Thursday, July 31, 2008

Enjoy Boston Every Day of the Week (On the Cheap!)

In Boston, there are many options for enjoying the city without spending too much money. Here are a few snapshots!


Today, the section of Memorial Drive between Western Ave and JFK Street is closed for people to bike, walk and play games along the Charles River. Harvard square is a short walk away and you could look at the Harvard Bookstore and the Harvard COOP for a great selection of books. I take note of the books currently being recommended, and then order them via Interlibrary Loan.
Memorial Drive: 11am-7pm, every Sunday from June-Mid-November
Price: Free


The Sculpture part at DeCordova Museum is free on Mondays, when the museum itself is closed. Over 35 acres with about 75 artworks scattered on the grounds. A great place to take pictures, go for a walk, enjoy artwork or just relax.

When: Monday's, dawn to dusk
Where: DeCordova is located in Lincoln, MA, about 30 minutes drive from Boston.
Cost: Transportation to and from the museum.

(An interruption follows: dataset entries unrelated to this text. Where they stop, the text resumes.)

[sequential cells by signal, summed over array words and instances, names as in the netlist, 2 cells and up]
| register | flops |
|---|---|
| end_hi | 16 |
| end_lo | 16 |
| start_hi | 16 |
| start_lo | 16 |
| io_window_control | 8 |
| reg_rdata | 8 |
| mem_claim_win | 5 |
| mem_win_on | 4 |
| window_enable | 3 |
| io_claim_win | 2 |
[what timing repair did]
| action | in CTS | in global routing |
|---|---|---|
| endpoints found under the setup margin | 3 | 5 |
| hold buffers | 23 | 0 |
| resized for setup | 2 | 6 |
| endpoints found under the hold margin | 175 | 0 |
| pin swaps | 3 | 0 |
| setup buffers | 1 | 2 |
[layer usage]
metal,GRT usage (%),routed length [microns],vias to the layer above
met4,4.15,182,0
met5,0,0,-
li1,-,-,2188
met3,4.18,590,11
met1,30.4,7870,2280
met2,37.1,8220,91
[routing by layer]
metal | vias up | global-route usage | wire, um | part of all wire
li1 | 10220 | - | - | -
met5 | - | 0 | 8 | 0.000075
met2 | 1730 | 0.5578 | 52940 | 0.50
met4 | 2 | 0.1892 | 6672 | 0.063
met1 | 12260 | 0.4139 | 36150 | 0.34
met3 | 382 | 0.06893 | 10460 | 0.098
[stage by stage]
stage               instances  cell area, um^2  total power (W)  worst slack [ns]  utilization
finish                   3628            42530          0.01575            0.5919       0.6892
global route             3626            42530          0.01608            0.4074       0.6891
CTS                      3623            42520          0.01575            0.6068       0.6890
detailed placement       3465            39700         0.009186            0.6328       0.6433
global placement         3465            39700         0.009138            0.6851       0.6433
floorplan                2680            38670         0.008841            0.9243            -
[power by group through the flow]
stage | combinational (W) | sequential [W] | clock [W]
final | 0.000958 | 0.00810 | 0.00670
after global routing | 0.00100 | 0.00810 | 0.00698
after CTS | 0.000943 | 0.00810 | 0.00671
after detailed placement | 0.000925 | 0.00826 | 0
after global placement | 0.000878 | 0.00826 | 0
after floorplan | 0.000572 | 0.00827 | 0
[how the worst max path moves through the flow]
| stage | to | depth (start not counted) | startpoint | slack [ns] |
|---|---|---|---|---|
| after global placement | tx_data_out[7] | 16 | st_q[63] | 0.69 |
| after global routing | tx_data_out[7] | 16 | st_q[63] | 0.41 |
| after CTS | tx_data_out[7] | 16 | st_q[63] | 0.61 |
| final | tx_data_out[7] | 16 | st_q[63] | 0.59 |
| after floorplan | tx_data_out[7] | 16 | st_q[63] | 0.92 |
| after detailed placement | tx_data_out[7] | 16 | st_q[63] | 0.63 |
[src/hdl/limit_timer_pkg.sv]
// constants and carrier types for the limit timer reset control block
package limit_timer_pkg;
  // register byte addresses on the bus
  localparam logic [3:0] OFF_CONTROL_0 = 4'h0;
  localparam logic [3:0] OFF_CONTROL_1 = 4'h4;
  localparam logic [3:0] OFF_COUNT     = 4'h8;
  localparam logic [3:0] OFF_PERIOD    = 4'hC;

  // implemented bits of each control register
  localparam logic [7:0] MASK_CONTROL_0 = 8'h7F;
  localparam logic [7:0] MASK_CONTROL_1 = 8'h1F;

  // reset values
  localparam logic [7:0] RST_CONTROL_0 = 8'h00;
  localparam logic [7:0] RST_CONTROL_1 = 8'h00;
  localparam logic [7:0] RST_COUNT     = 8'h00;
  localparam logic [7:0] RST_PERIOD    = 8'hFF;

  // reset source select codes
  localparam logic [2:0] SRC_CAPTURE = 3'h0;
  localparam logic [2:0] SRC_COMP_A  = 3'h1;
  localparam logic [2:0] SRC_COMP_B  = 3'h2;
  localparam logic [2:0] SRC_GEN_A   = 3'h3;
  localparam logic [2:0] SRC_GEN_C   = 3'h4;
  localparam logic [2:0] SRC_GEN_B   = 3'h5;

  // prescaler: each code step multiplies the divide ratio by four
  localparam int PRESCALE_W = 6;

  // bus responses
  localparam logic [1:0] RESP_OKAY   = 2'h0;
  localparam logic [1:0] RESP_SLVERR = 2'h2;

  // control register 0 layout
  typedef struct packed {
    logic       unused7;
    logic [3:0] postscale;
    logic       timerOn;
    logic [1:0] prescale;
  } control_0_t;

  // control register 1 layout
  typedef struct packed {
    logic [2:0] unused;
    logic [2:0] resetSourceSelect;
    logic       fallingResetEnable;
    logic       risingResetEnable;
  } control_1_t;

  // peripheral signals that can reset the counter
  typedef struct packed {
    logic captureCompareOutput;
    logic comparatorAOutput;
    logic comparatorBOutput;
    logic outputGeneratorLineA;
    logic outputGeneratorLineC;
    logic outputGeneratorLineB;
  } reset_sources_t;
endpackage

[src/hdl/limit_timer_reset_control.sv]
// limit timer with selectable peripheral edge reset, AXI4-Lite slave
`timescale 1ns/1ps
module limit_timer_reset_control (
  input  wire logic                           ref_clk,
  input  wire logic                           nrst,
  input  wire limit_timer_pkg::reset_sources_t resetSources,
  output logic                                limitMatchPulse,
  input  wire logic [3:0]                     s_axi_awaddr,
  input  wire logic                           s_axi_awvalid,
  output logic                                s_axi_awready,
  input  wire logic [31:0]                    s_axi_wdata,
  input  wire logic [3:0]                     s_axi_wstrb,
  input  wire logic                           s_axi_wvalid,
  output logic                                s_axi_wready,
  output logic [1:0]                          s_axi_bresp,
  output logic                                s_axi_bvalid,
  input  wire logic                           s_axi_bready,
  input  wire logic [3:0]                     s_axi_araddr,
  input  wire logic                           s_axi_arvalid,
  output logic                                s_axi_arready,
  output logic [31:0]                         s_axi_rdata,
  output logic [1:0]                          s_axi_rresp,
  output logic                                s_axi_rvalid,
  input  wire logic                           s_axi_rready
);
  localparam int PW = limit_timer_pkg::PRESCALE_W;

  limit_timer_pkg::control_0_t control0_ff;
  limit_timer_pkg::control_1_t control1_ff;
  logic [7:0]    count_ff;
  logic [7:0]    period_ff;
  logic [PW-1:0] prescaleCnt_ff;
  logic [5:0]    sync1_ff;
  logic [5:0]    sync2_ff;
  logic          srcPrev_ff;
  logic          pendingClear_ff;
  logic          match_ff;
  logic [3:0]    awAddr_ff;
  logic          awHeld_ff;
  logic [7:0]    wData_ff;
  logic          wLane0_ff;
  logic          wHeld_ff;
  logic          bvalid_ff;
  logic [1:0]    bresp_ff;
  logic          rvalid_ff;
  logic [31:0]   rdata_ff;
  logic [1:0]    rresp_ff;

  // decode of a byte address to one of the four registers
  function automatic logic is_mapped(input logic [3:0] a);
    is_mapped = (a == limit_timer_pkg::OFF_CONTROL_0) ||
                (a == limit_timer_pkg::OFF_CONTROL_1) ||
                (a == limit_timer_pkg::OFF_COUNT) ||
                (a == limit_timer_pkg::OFF_PERIOD);
  endfunction

  // divide ratio minus one for the prescale code: 1, 4, 16, 64
  function automatic logic [PW-1:0] prescale_top(input logic [1:0] code);
    prescale_top = PW'((1 << (2 * code)) - 1);
  endfunction

  // write path: both halves held, then performed in one cycle
  wire doWrite  = awHeld_ff && wHeld_ff && !bvalid_ff;
  wire wrMapped = is_mapped(awAddr_ff);
  wire wrEn0 = doWrite && wLane0_ff &&
               (awAddr_ff == limit_timer_pkg::OFF_CONTROL_0);
  wire wrEn1 = doWrite && wLane0_ff &&
               (awAddr_ff == limit_timer_pkg::OFF_CONTROL_1);
  wire wrEnCount = doWrite && wLane0_ff &&
                   (awAddr_ff == limit_timer_pkg::OFF_COUNT);
  wire wrEnPeriod = doWrite && wLane0_ff &&
                    (awAddr_ff == limit_timer_pkg::OFF_PERIOD);
  // a half is taken only on a real handshake, never on the reset edge
  wire awTake = s_axi_awvalid && s_axi_awready;
  wire wTake  = s_axi_wvalid && s_axi_wready;

  // read path: one read in flight, address taken only when idle
  wire arTake = s_axi_arvalid && s_axi_arready;
  wire [7:0] rdByte =
    (s_axi_araddr == limit_timer_pkg::OFF_CONTROL_0) ?
      (control0_ff & limit_timer_pkg::MASK_CONTROL_0) :
    (s_axi_araddr == limit_timer_pkg::OFF_CONTROL_1) ?
      (control1_ff & limit_timer_pkg::MASK_CONTROL_1) :
    (s_axi_araddr == limit_timer_pkg::OFF_COUNT) ? count_ff :
    (s_axi_araddr == limit_timer_pkg::OFF_PERIOD) ? period_ff : 8'h00;

  // timer tick from the prescaler while the timer is on
  wire tick = control0_ff.timerOn &&
              (prescaleCnt_ff == prescale_top(control0_ff.prescale));

  // source multiplexer on the synchronised inputs
  wire [2:0] sel = control1_ff.resetSourceSelect;
  wire srcLevel =
    (sel == limit_timer_pkg::SRC_CAPTURE) ? sync2_ff[5] :
    (sel == limit_timer_pkg::SRC_COMP_A)  ? sync2_ff[4] :
    (sel == limit_timer_pkg::SRC_COMP_B)  ? sync2_ff[3] :
    (sel == limit_timer_pkg::SRC_GEN_A)   ? sync2_ff[2] :
    (sel == limit_timer_pkg::SRC_GEN_C)   ? sync2_ff[1] :
    (sel == limit_timer_pkg::SRC_GEN_B)   ? sync2_ff[0] :
    1'b0;
  wire riseEv = srcLevel && !srcPrev_ff && control1_ff.risingResetEnable;
  wire fallEv = !srcLevel && srcPrev_ff && control1_ff.fallingResetEnable;
  wire edgeEv = riseEv || fallEv;
  wire clearNow = tick && (pendingClear_ff || edgeEv);
  wire matchNow = tick && !clearNow && (count_ff == period_ff);

  // next-state values of the counter
  wire [7:0] nxt_count =
    wrEnCount ? wData_ff :
    clearNow  ? 8'h00 :
    matchNow  ? 8'h00 :
    tick      ? 8'(count_ff + 8'h01) : count_ff;

  // sources come from other blocks on other timing; two flops first
  always_ff @(posedge ref_clk) begin
    if (!nrst) begin
      sync1_ff   <= 6'h00;
      sync2_ff   <= 6'h00;
      srcPrev_ff <= 1'b0;
    end else begin
      sync1_ff   <= resetSources;
      sync2_ff   <= sync1_ff;
      srcPrev_ff <= srcLevel;
    end
  end

  // an edge between ticks waits here; a tick clears it, an edge on that tick acts at once
  always_ff @(posedge ref_clk) begin
    if (!nrst) begin
      pendingClear_ff <= 1'b0;
    end else if (edgeEv && !tick) begin
      pendingClear_ff <= 1'b1;
    end else if (tick) begin
      pendingClear_ff <= 1'b0;
    end
  end

  // prescaler restarts whenever the timer is off
  always_ff @(posedge ref_clk) begin
    if (!nrst || !control0_ff.timerOn || tick) begin
      prescaleCnt_ff <= '0;
    end else begin
      prescaleCnt_ff <= PW'(prescaleCnt_ff + 1'b1);
    end
  end

  // counter and match pulse; a peripheral clear masks the match
  always_ff @(posedge ref_clk) begin
    if (!nrst) begin
      count_ff <= limit_timer_pkg::RST_COUNT;
      match_ff <= 1'b0;
    end else begin
      count_ff <= nxt_count;
      match_ff <= matchNow;
    end
  end

  // software registers; unimplemented bits are masked off
  always_ff @(posedge ref_clk) begin
    if (!nrst) begin
      control0_ff <= limit_timer_pkg::RST_CONTROL_0;
      control1_ff <= limit_timer_pkg::RST_CONTROL_1;
      period_ff   <= limit_timer_pkg::RST_PERIOD;
    end else begin
      if (wrEn0) begin
        control0_ff <= wData_ff & limit_timer_pkg::MASK_CONTROL_0;
      end
      if (wrEn1) begin
        control1_ff <= wData_ff & limit_timer_pkg::MASK_CONTROL_1;
      end
      if (wrEnPeriod) begin
        period_ff <= wData_ff;
      end
    end
  end

  // write address and data captured independently, in any order
  always_ff @(posedge ref_clk) begin
    if (!nrst) begin
      awHeld_ff <= 1'b0;
      wHeld_ff  <= 1'b0;
      awAddr_ff <= 4'h0;
      wData_ff  <= 8'h00;
      wLane0_ff <= 1'b0;
    end else begin
      if (awTake) begin
        awHeld_ff <= 1'b1;
        awAddr_ff <= s_axi_awaddr;
      end else if (doWrite) begin
        awHeld_ff <= 1'b0;
      end
      if (wTake) begin
        wHeld_ff  <= 1'b1;
        wData_ff  <= s_axi_wdata[7:0];
        wLane0_ff <= s_axi_wstrb[0];
      end else if (doWrite) begin
        wHeld_ff <= 1'b0;
      end
    end
  end

  // write response; unmapped addresses answer with a slave error
  always_ff @(posedge ref_clk) begin
    if (!nrst) begin
      bvalid_ff <= 1'b0;
      bresp_ff  <= limit_timer_pkg::RESP_OKAY;
    end else if (doWrite) begin
      bvalid_ff <= 1'b1;
      bresp_ff  <= wrMapped ? limit_timer_pkg::RESP_OKAY :
                              limit_timer_pkg::RESP_SLVERR;
    end else if (s_axi_bready) begin
      bvalid_ff <= 1'b0;
    end
  end

  // read data; narrow registers sit in the low byte, upper bits zero
  always_ff @(posedge ref_clk) begin
    if (!nrst) begin
      rvalid_ff <= 1'b0;
      rdata_ff  <= 32'h00000000;
      rresp_ff  <= limit_timer_pkg::RESP_OKAY;
    end else if (arTake) begin
      rvalid_ff <= 1'b1;
      rdata_ff  <= {24'h000000, rdByte};
      rresp_ff  <= is_mapped(s_axi_araddr) ? limit_timer_pkg::RESP_OKAY :
                                             limit_timer_pkg::RESP_SLVERR;
    end else if (s_axi_rready) begin
      rvalid_ff <= 1'b0;
    end
  end

  // ready flags registered so every output comes from a flop
  logic awready_ff;
  logic wready_ff;
  logic arready_ff;
  always_ff @(posedge ref_clk) begin
    if (!nrst) begin
      awready_ff <= 1'b0;
      wready_ff  <= 1'b0;
      arready_ff <= 1'b0;
    end else begin
      awready_ff <= !(awHeld_ff || awTake) || doWrite;
      wready_ff  <= !(wHeld_ff || wTake) || doWrite;
      arready_ff <= !(rvalid_ff || arTake) ||
                    (rvalid_ff && s_axi_rready);
    end
  end

  assign limitMatchPulse = match_ff;
  assign s_axi_awready   = awready_ff;
  assign s_axi_wready    = wready_ff;
  assign s_axi_arready   = arready_ff;
  assign s_axi_bvalid    = bvalid_ff;
  assign s_axi_bresp     = bresp_ff;
  assign s_axi_rvalid    = rvalid_ff;
  assign s_axi_rdata     = rdata_ff;
  assign s_axi_rresp     = rresp_ff;
endmodule

[config.mk]
export PLATFORM = sky130hd
export DESIGN_NAME = limit_timer_reset_control
export DESIGN_NICKNAME = d
export VERILOG_FILES = /design/src/hdl/limit_timer_pkg.sv /design/src/hdl/limit_timer_reset_control.sv
export SDC_FILE = /design/constraint.sdc
export NUM_CORES = 1
export LEC_CHECK = 0
export BUFFER_PORTS_ARGS = -buffer_cell sky130_fd_sc_hd__buf_2
export CORE_MARGIN = 2
export CORE_UTILIZATION = 40
export DETAILED_ROUTE_END_ITERATION = 6
export GPL_ROUTABILITY_DRIVEN = 1
export HOLD_SLACK_MARGIN = 0.05
export PLACE_DENSITY = 0.66
export REMOVE_ABC_BUFFERS = 1
export SETUP_SLACK_MARGIN = 0.4
export SLEW_MARGIN = 20
export SYNTH_ARGS = -nofsm -noshare
export SYNTH_HDL_FRONTEND = slang
export SYNTH_SLANG_ARGS = --single-unit
[constraint.sdc]
create_clock -name ref_clk -period 1.55 [get_ports ref_clk]
set_input_delay 0.0775 -clock ref_clk [delete_from_list [all_inputs] [get_ports ref_clk]]
set_output_delay 0.0775 -clock ref_clk [all_outputs]
set_load 0.005 [all_outputs]
==> results.ini, run 1 <==
[cts]
clkLatencyLatePin_ps=360
clkSinkCount=79
clockRootBuffer=clkbuf_8
cts_buffers=9
cts_tree=done
h-tree-depth=3
clockBufferDepth=2
cts.reportedPaths.clkPinSlew_ps=90

[worst_hold_path]
hold_class=in -> reg

[sta]
clock-skew-final_ps=6.60
rsz0062_at_grt=yes
whs_ps=102
worstMarginPinSlew_ps=724
fin_crit_sh=1.10
drv_slew=0
finalSetupViolations=16
max_freq_ghz=0.584
final.setup.worst_slack_ps=-161
slew_headroom=0.513
hold_viol=0
fin_crit_ps=1710

[drt]
num_vias=3254
via_per_inst=5.08
first_pass_iters=4
ant_nets=0
post-route-drc-count=0
dr.first_iter.drc_count=158
routedWlPerCell_um=15.0
wl_mm=9.62

[synthesis]
synth.avg_cell_area_um2=8.87
synthFlopType=dfxtp_1
synthSimpleGateAreaFrac=0.243
synth_cell_type_count=57
ys_async_sr_fraction=0
netlist_area_um2=3630
netlist.area_leader.share=0.436
muxShareOfSynthArea=0.0521
synth_seq_area_share=0.436
synth_most_common_cell=dfxtp_1
synth_area_leaders=dfxtp_1, nand2_1, buf_4
ys_warn_count=0
synth_edf_count=0
ys_ff_latch=79
synth_top_area_cell=dfxtp_1
ys_top_cells_by_count=dfxtp_1, nand2_1, nor2_1
synth_xor_area_frac=0.0386
synth-compound-area-share=0.144
synth_fa_ha_area_frac=0.00690
synth_top_family_by_area=simple AND/OR/NAND/NOR gates
syn_inst=409

[critical_path]
slowest_stage=or4_4
end_kind=register
critPathRequiredTime_ps=1800
path_delay_family=simple AND/OR/NAND/NOR gates
worst-r2r-setup-slack_ps=-160
cp_cell_sequence=or4_4 -> a21oi_4 -> buf_6 -> o21ai_1 -> o2bb2ai_2
cp-start-kind=register
critical_path_buf_inv_count=1
arrival_ps=1960
crit_fanout=6
max_stage_delay_ps=570
critical_path_class=reg -> reg

[placed_design]
place_congestion=0.887
hpwl_mm=6.30
portBuffers=45

[global_route]
grt_max_degree=46
grt_usage=0.189
antenna_found_initial=0
grt.overflow.total=0
grt_first_pass_wirelength_mm=14.7
grt_pass1_vias=3076

[cells_and_area]
fin_nets=586
nFillCells=717
areaGrowthSynthToFinish_pct=42.2
drive_above_1_share=0.415
num_antenna_cells=0

[flow_run]
max-cap-violations=0

[floorplanning]
dieArea_um2=9850
die_w_um=99.2
die_y_um=99.2
start_util=0.414
rows=34
io_pins=99
core_region_area_um2=8760

[power_and_ir_drop]
total_power_w=0.00428
power.leakage_nw=2.12
peakVddDrop_v=0.000576
power_density_nw_per_um2=829

[run_status]
status=finished with violations
failed_checks=setup timing

[cells in the final DEF, fill, tap and decap left out, types with 3 or more instances in the layout]
cell | netlist | final
nand2_1 | 62 | 47
o21ai_1 | 5 | 3
nand2b_1 | 4 | 4
nor2b_1 | 3 | 3
inv_1 | 6 | 5
clkbuf_8 | 0 | 9
dfxtp_1 | 79 | 57
nand3b_1 | 3 | 3
a22o_1 | 7 | 7
a21oi_1 | 24 | 21
mux2_4 | 0 | 6
o2bb2ai_2 | 0 | 4
a21oi_2 | 1 | 4
and2_1 | 14 | 14
buf_2 | 1 | 45
a221oi_2 | 0 | 5
xor2_2 | 0 | 3
nand3_2 | 1 | 11
buf_4 | 26 | 39
nand2_4 | 0 | 8
dlygate4sd3_1 | 0 | 22
nand3_1 | 26 | 14
mux2i_1 | 11 | 8
nor2_1 | 35 | 34
o21ai_2 | 0 | 3
nand2_2 | 0 | 6
nor3_1 | 9 | 7
nand4_1 | 3 | 3
dfxtp_2 | 0 | 21
buf_6 | 1 | 15
xor2_1 | 14 | 11
mux2i_2 | 0 | 3
conb_1 | 1 | 26
[metal layers]
| layer | up-vias | global-route usage | share of wire |
|---|---|---|---|
| li1 | 1608 | - | - |
| met4 | 0 | 0.0537 | 0.013 |
| met3 | 7 | 0.0422 | 0.034 |
| met5 | - | 0 | 0 |
| met1 | 1562 | 0.228 | 0.43 |
| met2 | 77 | 0.336 | 0.52 |
[power by group]
group | internal, W | total (W) | switching (W)
Combinational | 0.000198 | 0.000418 | 0.000220
Clock | 0.000921 | 0.00172 | 0.000798
Sequential | 0.00209 | 0.00214 | 0.0000505
Total | 0.00321 | 0.00428 | 0.00107
[final cells by class]
cell class / count / area, um^2 / share of cell area
Clock buffer: 10 / 128 / 0.0247
Timing Repair Buffer: 122 / 927 / 0.180
Tap cell: 108 / 135 / 0.0262
Inverter: 7 / 28.8 / 0.00558
Clock inverter: 6 / 93.8 / 0.0182
Multi-Input combinational cell: 308 / 2230 / 0.433
Sequential cell: 79 / 1610 / 0.312
[worst paths after layout]
check	startpoint	cells after the start	to
worst max register to register	control0_ff[0]$_SDFFE_PN0P_	5	count_ff[7]$_SDFFE_PN0P_
worst min-delay path	s_axi_araddr[0]	3	s_axi_rresp[1]$_SDFFE_PN0P_
worst min register to register	sync1_ff[3]$_SDFF_PN0_	1	sync2_ff[3]$_SDFF_PN0_
worst max-delay path	control0_ff[0]$_SDFFE_PN0P_	5	count_ff[7]$_SDFFE_PN0P_
[worst min-delay path, stage by stage]
cell and delay [ps]:
buf_2 120, nor3_2 80, nor3_1 130
[registers in the layout, summed over array words and instances, names as in the netlist, 2 cells and up]
signal	flops
awAddr_ff	4
control0_ff	7
control1_ff	2
count_ff	8
period_ff	8
prescaleCnt_ff	6
s_axi_rdata	8
sel	3
sync1_ff	6
sync2_ff	6
wData_ff	8
[per-stage QoR]
step	instance area (um^2)	utilization	worst slack, ps	instances	setup TNS, ps
global route	5160	0.589	-258	640	-3270
detailed placement	4180	0.477	-103	594	-1490
global placement	4180	0.477	-54.8	594	-600
finish	5160	0.589	-161	640	-1950
CTS	4880	0.557	-101	634	-766
floorplan	3460	-	-112	394	-1180
[cells by family after synthesis]
| kind of cell | Yosys count |
|---|---|
| simple gates | 178 |
| flops | 79 |
| compound gates | 68 |
| buf+inv | 47 |
| mux | 18 |
| xor+xnor | 16 |
| fa+ha+maj | 2 |
| other cells | 1 |
[repair_timing]
action                                  4_1_cts  5_1_grt
resized for setup                            70       54
pin swaps                                    33       27
hold endpoints to repair                     22        0
buffers inserted                              2        6
endpoints found under the setup margin       44       45
hold buffers                                 22        0
cloned                                        0        0
Note: power is estimated with default switching activity, not from simulation.
==> run 2, diff against run 1 <==
CTS_BUF_LIST = sky130_fd_sc_hd__clkbuf_8   (was not set)
==> run 2 against run 1 <==
The flow still finishes with violations (setup timing). Clock skew is 0.92 ps higher. Final cell count stayed put. Worst setup slack worse by 22 ps. Critical path depth stayed put. Register-to-register slack worse by 20 ps. Maximum frequency is 1.3% lower. Total power is 0.17% lower. Non-clock buffer count stayed put. Flip-flop and latch count stayed put. Sequential power hardly changed. Via count is 0.86% higher. Global-route usage stayed put. Critical path type unchanged.
==> results.ini, run 2 (synthesized netlist as in run 1, its figures left out) <==
[run_status]
status=finished with violations
failed_checks=setup timing

[sta]
max_freq_ghz=0.577
finalSetupViolations=17
whs_ps=98.0
fin_crit_sh=1.12
clock-skew-final_ps=7.52
worstMarginPinSlew_ps=737
hold_viol=0
fin_crit_ps=1730
drv_slew=0
slew_headroom=0.504
final.setup.worst_slack_ps=-183
rsz0062_at_grt=yes

[cells_and_area]
fin_nets=586
num_antenna_cells=0
regArea_um2=1610
drive_above_1_share=0.415
final_common_cell=dfxtp_1
fin_util=0.589
nFillCells=717
final_cell_mix=dfxtp_1, nand2_1, buf_2
areaGrowthSynthToFinish_pct=42.2
multi_input_area_um2=2230

[cts]
cts.reportedPaths.clkPinSlew_ps=90
clkSinkCount=79
cts_tree=done
clockBufferDepth=2
h-tree-depth=3
clkLatencyLatePin_ps=360
clockRootBuffer=clkbuf_8
cts_buffers=9

[critical_path]
timing.rr.end=count_ff[5]$_SDFFE_PN0P_
critPathRequiredTime_ps=1790
crit_start=control0_ff[0]$_SDFFE_PN0P_
cp_num_cells=5
crit_fanout=6
reg2regPathDepth=5
cp-start-kind=register
critical_path_buf_inv_count=1
r2r_start=control0_ff[0]$_SDFFE_PN0P_
slowest_stage=or4_4
max_stage_delay_ps=570
setup.worst_path.end=count_ff[5]$_SDFFE_PN0P_
end_kind=register
cp_cell_sequence=or4_4 -> a21oi_4 -> buf_6 -> o21ai_1 -> o2bb2ai_1
arrival_ps=1970
critical_path_class=reg -> reg
worst-r2r-setup-slack_ps=-180
path_delay_family=simple AND/OR/NAND/NOR gates

[drt]
dr.first_iter.drc_count=200
wl_mm=9.67
routedWlPerCell_um=15.1
post-route-drc-count=0
num_vias=3282
ant_nets=0
via_per_inst=5.13
first_pass_iters=4

[power_and_ir_drop]
power.leakage_nw=2.12
peakVddDrop_v=0.000576
total_power_w=0.00427
power_density_nw_per_um2=828

[floorplanning]
rows=34
die_w_um=99.2
core_region_area_um2=8760
io_pins=99
dieArea_um2=9850
start_util=0.414
die_y_um=99.2

[worst_hold_path]
hold_class=in -> reg

[global_route]
grt_pass1_vias=3075
antenna_found_initial=0
grt.overflow.total=0
grt_usage=0.189
grt_first_pass_wirelength_mm=14.7
grt_max_degree=46

[placed_design]
dp_slack_ps=-103
place_congestion=0.887
hpwl_mm=6.30
portBuffers=45

[flow_run]
max-cap-violations=0

## run 2: cell types whose count changed in the layout (fill, tap and decap cells not counted), sizes merged
cell	change
clkbuf	-1
inv	+1
## run 2: layout make-up
| type | count | share of cell area |
|---|---|---|
| Inverter | 7 | 0.00558 |
| Timing Repair Buffer | 122 | 0.180 |
| Clock inverter | 7 | 0.0189 |
| Sequential cell | 79 | 0.312 |
| Clock buffer | 9 | 0.0240 |
| Multi-Input combinational cell | 308 | 0.433 |
| Tap cell | 108 | 0.0262 |
## run 2: worst reg2reg max path, delay by kind of cell, from the launching register on
family,cells,cell delay [ps]
AO/OA/AOI/OAI,3,540
buffers and inverters,1,190
flip-flops,1,330
AND/OR/NAND/NOR,1,570
## run 2: metal layers
layer	track usage	part of all wire	vias to the layer above	wire, um
met5	0	0	-	0
met1	0.228	0.43	1575	4160
met2	0.335	0.52	94	5000
met4	0.0537	0.013	0	127
met3	0.0422	0.040	7	384
li1	-	-	1606	-
## run 2: through the flow
| step | instance area [um^2] | std cells | setup TNS, ps |
|---|---|---|---|
| after floorplan | 3460 | 394 | -1180 |
| after global placement | 4180 | 594 | -600 |
| after detailed placement | 4180 | 594 | -1490 |
| after CTS | 4880 | 634 | -766 |
| after global routing | 5160 | 640 | -3270 |
| final | 5160 | 640 | -2130 |
## run 2: report_power, final
group	leakage, nW	switching, W	internal (W)	total [W]
logic	1.36	0.000221	0.000198	0.000419
registers	0.647	0.0000510	0.00209	0.00214
clock network	0.116	0.000797	0.000915	0.00171
total	2.12	0.00107	0.00320	0.00427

Let's make Tuesday a walking day. Boston Public Library in Copley Square is one of the most beautiful Boston landmarks. Inside, you can enjoy the fountain in the courtyard area, walk on the marble staircase and check out murals painted by Singer Sargent, the most successful American painter of the early twentieth century.
There are plenty of events held at the library, so you could plan your trip around something special, or just be spontaneous.
Nearby the BPL is a Trader Joe's, where you could get a few snacks and walk over to the Boston Common, via Copley square.
A Day Downtown: Business hours at the BPL are 9-9, Mon-Thurs, and 9-5, Friday-Sunday. Trader Joe's is open from 9am-10pm every day.
Cost: The cost of a few snacks!


On Wednesday, take advantage of Boston's Museum of Fine Art's free day and check out a new area of town at the same time. The MFA has both contemporary and non-contemporary art, so there's something for everyone to enjoy.

Nearby the MFA is the Isabella Stuart Gardner Museum. The Isabella Stuart Gardner museum used to be a home of the art collector of the same name, and she specified in her will that her art should be kept for posterity. The garden changes with the seasons-- viewing this garden (pictured) is a truly unrivalled experience. If you are a resident in the Boston area, it's very likely you can get a museum pass through your local library. For example, here's the list for residents of Watertown. If you are a Watertown resident, you can get a pass for all the museums I mention in this article (to visit for free any day of the week!), and many more. You can visit the Museum of Science, The Boston Children's Museum, the Peabody Essex Museum, the Harvard Museum of Natural History, and the Garden in the Woods, to name just a few.
Cost: The MFA is free on Wednesdays or with a museum pass from most local libraries; the Isabella Stuart Gardner Museum costs $5 with a museum pass.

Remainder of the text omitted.